(Records from a collection)

·····

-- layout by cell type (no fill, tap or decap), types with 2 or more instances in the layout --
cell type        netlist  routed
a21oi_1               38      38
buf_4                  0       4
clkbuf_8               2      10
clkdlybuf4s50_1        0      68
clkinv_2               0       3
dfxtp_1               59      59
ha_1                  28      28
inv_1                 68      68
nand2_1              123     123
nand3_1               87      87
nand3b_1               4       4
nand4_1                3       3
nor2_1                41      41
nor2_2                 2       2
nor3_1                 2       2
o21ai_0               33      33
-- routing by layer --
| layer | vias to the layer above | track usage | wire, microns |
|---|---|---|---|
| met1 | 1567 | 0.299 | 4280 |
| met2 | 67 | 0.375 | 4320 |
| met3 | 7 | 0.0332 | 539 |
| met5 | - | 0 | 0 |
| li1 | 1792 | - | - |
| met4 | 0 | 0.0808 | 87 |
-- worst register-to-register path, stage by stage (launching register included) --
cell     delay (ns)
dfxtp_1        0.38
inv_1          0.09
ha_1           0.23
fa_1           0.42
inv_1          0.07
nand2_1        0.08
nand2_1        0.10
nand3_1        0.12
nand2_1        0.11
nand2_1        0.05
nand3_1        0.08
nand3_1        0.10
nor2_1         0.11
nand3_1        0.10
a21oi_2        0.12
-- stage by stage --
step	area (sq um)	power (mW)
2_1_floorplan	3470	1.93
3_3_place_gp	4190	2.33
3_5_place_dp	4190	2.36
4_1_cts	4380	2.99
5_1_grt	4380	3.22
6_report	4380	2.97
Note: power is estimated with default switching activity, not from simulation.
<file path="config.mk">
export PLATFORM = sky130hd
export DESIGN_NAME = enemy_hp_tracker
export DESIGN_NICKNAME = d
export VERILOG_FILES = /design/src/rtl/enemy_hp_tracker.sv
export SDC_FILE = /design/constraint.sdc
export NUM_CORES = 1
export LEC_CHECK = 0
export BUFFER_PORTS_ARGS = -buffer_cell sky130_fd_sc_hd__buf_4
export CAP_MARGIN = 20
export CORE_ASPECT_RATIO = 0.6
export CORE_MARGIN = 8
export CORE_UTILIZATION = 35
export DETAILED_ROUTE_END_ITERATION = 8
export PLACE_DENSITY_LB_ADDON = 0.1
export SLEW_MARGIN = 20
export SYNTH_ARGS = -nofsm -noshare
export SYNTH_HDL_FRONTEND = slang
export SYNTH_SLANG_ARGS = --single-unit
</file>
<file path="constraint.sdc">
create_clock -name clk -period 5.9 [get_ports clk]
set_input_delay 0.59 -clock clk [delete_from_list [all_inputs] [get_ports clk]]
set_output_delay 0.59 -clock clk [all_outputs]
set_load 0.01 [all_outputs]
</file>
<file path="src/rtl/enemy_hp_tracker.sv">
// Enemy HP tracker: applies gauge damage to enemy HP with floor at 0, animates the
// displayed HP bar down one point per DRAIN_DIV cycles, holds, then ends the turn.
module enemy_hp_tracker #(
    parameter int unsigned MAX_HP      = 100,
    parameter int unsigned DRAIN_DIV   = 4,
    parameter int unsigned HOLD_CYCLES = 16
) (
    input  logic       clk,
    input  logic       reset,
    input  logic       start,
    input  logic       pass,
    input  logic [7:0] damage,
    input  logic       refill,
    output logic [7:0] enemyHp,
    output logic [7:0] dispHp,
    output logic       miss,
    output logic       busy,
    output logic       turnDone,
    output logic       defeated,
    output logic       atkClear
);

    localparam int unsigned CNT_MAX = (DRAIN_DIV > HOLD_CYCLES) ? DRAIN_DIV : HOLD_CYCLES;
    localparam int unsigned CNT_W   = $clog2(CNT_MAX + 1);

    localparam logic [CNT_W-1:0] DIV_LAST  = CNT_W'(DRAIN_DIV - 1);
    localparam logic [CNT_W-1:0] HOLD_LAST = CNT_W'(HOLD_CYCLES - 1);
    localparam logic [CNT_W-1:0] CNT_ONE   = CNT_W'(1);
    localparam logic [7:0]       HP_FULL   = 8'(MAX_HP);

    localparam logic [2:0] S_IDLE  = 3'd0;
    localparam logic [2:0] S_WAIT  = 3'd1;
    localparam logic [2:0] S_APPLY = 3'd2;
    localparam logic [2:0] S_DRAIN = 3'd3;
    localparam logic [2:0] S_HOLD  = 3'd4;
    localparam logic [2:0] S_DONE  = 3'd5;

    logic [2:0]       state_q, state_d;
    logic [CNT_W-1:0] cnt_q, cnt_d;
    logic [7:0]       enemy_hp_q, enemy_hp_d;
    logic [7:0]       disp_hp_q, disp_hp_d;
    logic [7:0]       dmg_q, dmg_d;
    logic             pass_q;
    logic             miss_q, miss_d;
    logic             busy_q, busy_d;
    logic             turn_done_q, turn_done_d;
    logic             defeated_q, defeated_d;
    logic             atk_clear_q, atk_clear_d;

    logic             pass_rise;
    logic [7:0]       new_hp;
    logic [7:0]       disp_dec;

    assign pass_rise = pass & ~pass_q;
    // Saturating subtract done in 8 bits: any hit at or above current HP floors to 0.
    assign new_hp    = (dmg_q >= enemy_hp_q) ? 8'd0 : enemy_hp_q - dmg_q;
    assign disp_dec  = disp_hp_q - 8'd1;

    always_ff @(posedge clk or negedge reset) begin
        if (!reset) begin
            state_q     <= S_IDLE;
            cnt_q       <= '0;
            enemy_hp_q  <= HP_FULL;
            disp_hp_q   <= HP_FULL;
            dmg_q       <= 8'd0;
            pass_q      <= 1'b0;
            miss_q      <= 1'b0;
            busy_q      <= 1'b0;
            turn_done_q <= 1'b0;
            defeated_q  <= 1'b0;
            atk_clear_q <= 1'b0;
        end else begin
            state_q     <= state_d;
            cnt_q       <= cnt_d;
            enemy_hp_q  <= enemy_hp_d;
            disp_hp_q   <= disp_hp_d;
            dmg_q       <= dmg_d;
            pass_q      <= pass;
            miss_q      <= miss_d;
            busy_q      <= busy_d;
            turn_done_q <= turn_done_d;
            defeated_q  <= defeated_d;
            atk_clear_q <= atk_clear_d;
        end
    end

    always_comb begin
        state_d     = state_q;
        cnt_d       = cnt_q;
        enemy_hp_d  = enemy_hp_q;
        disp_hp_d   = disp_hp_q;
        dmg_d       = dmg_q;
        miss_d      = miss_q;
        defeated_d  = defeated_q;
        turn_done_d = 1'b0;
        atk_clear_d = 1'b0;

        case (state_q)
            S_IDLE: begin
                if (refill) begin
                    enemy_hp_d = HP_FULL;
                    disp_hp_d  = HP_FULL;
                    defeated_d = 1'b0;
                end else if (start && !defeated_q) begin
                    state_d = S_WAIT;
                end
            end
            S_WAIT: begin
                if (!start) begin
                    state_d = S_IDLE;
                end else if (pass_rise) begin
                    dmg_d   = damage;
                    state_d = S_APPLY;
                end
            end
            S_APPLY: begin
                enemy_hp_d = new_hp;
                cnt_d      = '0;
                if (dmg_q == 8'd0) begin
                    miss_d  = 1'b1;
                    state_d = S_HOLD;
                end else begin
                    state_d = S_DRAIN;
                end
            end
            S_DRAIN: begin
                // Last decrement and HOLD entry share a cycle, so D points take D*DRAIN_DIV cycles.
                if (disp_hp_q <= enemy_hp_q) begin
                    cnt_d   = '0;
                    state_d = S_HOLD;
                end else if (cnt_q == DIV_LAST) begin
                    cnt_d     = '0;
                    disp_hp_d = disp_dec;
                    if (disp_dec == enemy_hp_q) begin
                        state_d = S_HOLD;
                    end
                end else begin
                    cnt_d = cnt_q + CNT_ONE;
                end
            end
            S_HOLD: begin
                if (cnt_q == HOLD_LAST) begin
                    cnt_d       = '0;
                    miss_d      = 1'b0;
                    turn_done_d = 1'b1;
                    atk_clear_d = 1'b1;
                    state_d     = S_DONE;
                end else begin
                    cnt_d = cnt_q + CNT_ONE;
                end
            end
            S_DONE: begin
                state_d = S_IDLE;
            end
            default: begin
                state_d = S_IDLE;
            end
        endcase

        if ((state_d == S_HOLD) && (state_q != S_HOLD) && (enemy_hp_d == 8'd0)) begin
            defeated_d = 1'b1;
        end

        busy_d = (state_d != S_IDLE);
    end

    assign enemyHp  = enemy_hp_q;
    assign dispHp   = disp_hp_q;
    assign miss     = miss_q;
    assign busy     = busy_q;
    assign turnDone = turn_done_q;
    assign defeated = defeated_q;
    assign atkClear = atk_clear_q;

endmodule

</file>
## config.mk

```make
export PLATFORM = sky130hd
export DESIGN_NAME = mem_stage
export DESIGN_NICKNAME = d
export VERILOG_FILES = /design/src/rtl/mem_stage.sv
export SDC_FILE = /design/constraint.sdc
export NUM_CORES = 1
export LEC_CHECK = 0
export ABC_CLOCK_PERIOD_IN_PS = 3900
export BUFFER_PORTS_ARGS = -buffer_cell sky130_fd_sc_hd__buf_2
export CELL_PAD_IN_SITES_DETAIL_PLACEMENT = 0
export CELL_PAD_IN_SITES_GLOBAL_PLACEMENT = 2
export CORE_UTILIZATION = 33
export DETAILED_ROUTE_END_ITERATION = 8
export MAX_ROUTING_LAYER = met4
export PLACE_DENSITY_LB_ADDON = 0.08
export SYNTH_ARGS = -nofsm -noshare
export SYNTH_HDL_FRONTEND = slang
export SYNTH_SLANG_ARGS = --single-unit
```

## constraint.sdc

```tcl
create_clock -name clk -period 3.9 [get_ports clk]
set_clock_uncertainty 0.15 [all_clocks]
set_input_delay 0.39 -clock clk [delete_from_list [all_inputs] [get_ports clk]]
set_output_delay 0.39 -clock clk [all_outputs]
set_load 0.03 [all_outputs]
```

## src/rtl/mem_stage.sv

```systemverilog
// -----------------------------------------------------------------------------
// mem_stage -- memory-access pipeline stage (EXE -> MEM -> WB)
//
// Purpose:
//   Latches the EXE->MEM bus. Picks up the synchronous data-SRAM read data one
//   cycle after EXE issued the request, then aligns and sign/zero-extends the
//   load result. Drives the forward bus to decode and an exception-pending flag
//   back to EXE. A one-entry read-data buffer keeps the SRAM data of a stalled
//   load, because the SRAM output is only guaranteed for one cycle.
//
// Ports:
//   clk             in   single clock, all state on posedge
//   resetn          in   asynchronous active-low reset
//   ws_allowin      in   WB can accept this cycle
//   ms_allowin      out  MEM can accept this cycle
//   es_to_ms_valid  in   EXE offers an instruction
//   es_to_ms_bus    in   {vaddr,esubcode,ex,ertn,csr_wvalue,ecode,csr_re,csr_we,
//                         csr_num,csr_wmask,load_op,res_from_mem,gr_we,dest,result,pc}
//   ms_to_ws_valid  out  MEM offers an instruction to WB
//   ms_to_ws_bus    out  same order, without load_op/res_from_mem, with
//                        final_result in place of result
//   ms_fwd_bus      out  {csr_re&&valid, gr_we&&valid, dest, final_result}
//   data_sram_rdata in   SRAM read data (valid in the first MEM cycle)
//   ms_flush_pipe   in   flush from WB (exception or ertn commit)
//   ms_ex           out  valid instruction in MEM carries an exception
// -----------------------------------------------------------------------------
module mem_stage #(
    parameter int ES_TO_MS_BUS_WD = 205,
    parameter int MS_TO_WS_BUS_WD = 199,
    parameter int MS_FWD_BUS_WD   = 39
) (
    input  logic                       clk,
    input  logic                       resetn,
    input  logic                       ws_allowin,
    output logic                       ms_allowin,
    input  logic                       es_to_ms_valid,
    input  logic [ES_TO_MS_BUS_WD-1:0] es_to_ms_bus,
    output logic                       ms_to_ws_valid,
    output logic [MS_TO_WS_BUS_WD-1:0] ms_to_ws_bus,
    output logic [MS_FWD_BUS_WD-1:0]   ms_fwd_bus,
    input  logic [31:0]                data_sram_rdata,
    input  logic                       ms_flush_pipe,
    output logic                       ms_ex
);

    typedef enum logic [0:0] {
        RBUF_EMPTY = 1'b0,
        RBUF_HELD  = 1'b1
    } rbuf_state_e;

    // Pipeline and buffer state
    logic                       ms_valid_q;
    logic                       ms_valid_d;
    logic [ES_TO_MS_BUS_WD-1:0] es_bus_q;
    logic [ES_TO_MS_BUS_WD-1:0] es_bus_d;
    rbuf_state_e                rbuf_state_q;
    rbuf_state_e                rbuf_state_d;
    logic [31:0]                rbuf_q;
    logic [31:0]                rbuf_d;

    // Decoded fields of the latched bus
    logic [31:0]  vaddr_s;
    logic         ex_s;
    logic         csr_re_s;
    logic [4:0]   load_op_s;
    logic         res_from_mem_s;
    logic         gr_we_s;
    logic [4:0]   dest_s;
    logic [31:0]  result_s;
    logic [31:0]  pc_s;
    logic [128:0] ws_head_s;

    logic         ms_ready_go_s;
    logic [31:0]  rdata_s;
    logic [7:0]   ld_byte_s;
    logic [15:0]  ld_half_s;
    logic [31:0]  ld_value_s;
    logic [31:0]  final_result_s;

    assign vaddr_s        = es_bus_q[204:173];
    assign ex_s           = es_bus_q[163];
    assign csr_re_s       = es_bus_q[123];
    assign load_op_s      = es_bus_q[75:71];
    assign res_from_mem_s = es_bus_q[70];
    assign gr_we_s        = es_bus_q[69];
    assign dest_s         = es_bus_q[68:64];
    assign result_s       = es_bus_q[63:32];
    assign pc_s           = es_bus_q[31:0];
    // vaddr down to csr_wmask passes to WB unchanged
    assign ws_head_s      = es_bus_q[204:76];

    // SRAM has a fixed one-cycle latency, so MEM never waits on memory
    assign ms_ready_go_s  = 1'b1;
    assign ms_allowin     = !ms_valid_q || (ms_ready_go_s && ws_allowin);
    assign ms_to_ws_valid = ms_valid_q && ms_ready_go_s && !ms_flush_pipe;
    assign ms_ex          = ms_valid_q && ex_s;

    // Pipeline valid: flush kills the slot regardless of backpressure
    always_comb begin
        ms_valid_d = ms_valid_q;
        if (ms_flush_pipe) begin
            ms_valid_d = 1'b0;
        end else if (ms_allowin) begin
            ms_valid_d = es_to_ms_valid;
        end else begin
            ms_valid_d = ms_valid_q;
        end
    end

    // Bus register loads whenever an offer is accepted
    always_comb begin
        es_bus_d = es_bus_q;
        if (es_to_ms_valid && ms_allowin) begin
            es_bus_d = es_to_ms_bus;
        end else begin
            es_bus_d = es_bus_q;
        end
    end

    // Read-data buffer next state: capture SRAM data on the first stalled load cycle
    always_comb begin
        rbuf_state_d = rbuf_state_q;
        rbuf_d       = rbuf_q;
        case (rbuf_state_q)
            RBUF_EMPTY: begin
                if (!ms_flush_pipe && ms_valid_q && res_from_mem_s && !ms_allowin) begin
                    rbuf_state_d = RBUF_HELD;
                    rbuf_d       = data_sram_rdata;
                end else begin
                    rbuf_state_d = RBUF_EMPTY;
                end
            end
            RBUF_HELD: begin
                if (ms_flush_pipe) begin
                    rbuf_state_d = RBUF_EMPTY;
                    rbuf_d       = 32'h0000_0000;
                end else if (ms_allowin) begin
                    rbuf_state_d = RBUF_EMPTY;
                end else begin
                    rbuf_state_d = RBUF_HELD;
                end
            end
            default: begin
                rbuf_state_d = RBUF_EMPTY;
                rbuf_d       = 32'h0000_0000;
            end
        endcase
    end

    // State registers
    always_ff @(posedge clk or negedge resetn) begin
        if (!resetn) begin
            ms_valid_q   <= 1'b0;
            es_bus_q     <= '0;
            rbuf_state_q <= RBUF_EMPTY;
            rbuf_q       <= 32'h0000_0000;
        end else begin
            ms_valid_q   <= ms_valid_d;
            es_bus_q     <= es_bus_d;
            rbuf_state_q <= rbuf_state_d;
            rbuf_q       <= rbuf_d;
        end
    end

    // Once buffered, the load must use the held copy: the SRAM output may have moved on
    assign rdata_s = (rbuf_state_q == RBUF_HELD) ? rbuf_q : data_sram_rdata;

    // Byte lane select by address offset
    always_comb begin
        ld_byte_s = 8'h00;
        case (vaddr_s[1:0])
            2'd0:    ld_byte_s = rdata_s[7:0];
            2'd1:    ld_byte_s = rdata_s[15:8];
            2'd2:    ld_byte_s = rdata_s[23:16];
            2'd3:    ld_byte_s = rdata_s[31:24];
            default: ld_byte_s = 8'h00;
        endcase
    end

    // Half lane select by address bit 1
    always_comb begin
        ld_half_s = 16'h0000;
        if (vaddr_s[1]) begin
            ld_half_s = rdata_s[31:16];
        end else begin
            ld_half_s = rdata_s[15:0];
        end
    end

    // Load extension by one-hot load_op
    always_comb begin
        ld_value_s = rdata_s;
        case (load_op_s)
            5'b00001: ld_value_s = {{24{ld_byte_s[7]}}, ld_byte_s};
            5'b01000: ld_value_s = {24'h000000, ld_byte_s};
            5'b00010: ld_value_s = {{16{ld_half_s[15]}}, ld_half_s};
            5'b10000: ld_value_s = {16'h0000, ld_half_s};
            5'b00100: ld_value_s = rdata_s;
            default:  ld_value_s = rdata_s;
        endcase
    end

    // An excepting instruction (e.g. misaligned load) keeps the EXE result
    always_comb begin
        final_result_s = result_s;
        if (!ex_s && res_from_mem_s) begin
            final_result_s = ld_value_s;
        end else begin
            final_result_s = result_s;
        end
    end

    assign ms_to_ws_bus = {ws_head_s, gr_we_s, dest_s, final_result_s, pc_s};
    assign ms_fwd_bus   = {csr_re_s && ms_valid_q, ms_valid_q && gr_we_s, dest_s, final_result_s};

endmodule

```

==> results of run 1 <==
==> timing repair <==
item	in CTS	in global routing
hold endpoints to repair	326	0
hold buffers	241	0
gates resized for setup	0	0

·····

Out of the data above, give again only the lines starting at the one holding "if (!reset) begin" and ending at the one holding "if (refill) begin", unchanged.

ANSWER TO THE PROBLEM -
        if (!reset) begin
            state_q     <= S_IDLE;
            cnt_q       <= '0;
            enemy_hp_q  <= HP_FULL;
            disp_hp_q   <= HP_FULL;
            dmg_q       <= 8'd0;
            pass_q      <= 1'b0;
            miss_q      <= 1'b0;
            busy_q      <= 1'b0;
            turn_done_q <= 1'b0;
            defeated_q  <= 1'b0;
            atk_clear_q <= 1'b0;
        end else begin
            state_q     <= state_d;
            cnt_q       <= cnt_d;
            enemy_hp_q  <= enemy_hp_d;
            disp_hp_q   <= disp_hp_d;
            dmg_q       <= dmg_d;
            pass_q      <= pass;
            miss_q      <= miss_d;
            busy_q      <= busy_d;
            turn_done_q <= turn_done_d;
            defeated_q  <= defeated_d;
            atk_clear_q <= atk_clear_d;
        end
    end

    always_comb begin
        state_d     = state_q;
        cnt_d       = cnt_q;
        enemy_hp_d  = enemy_hp_q;
        disp_hp_d   = disp_hp_q;
        dmg_d       = dmg_q;
        miss_d      = miss_q;
        defeated_d  = defeated_q;
        turn_done_d = 1'b0;
        atk_clear_d = 1'b0;

        case (state_q)
            S_IDLE: begin
                if (refill) begin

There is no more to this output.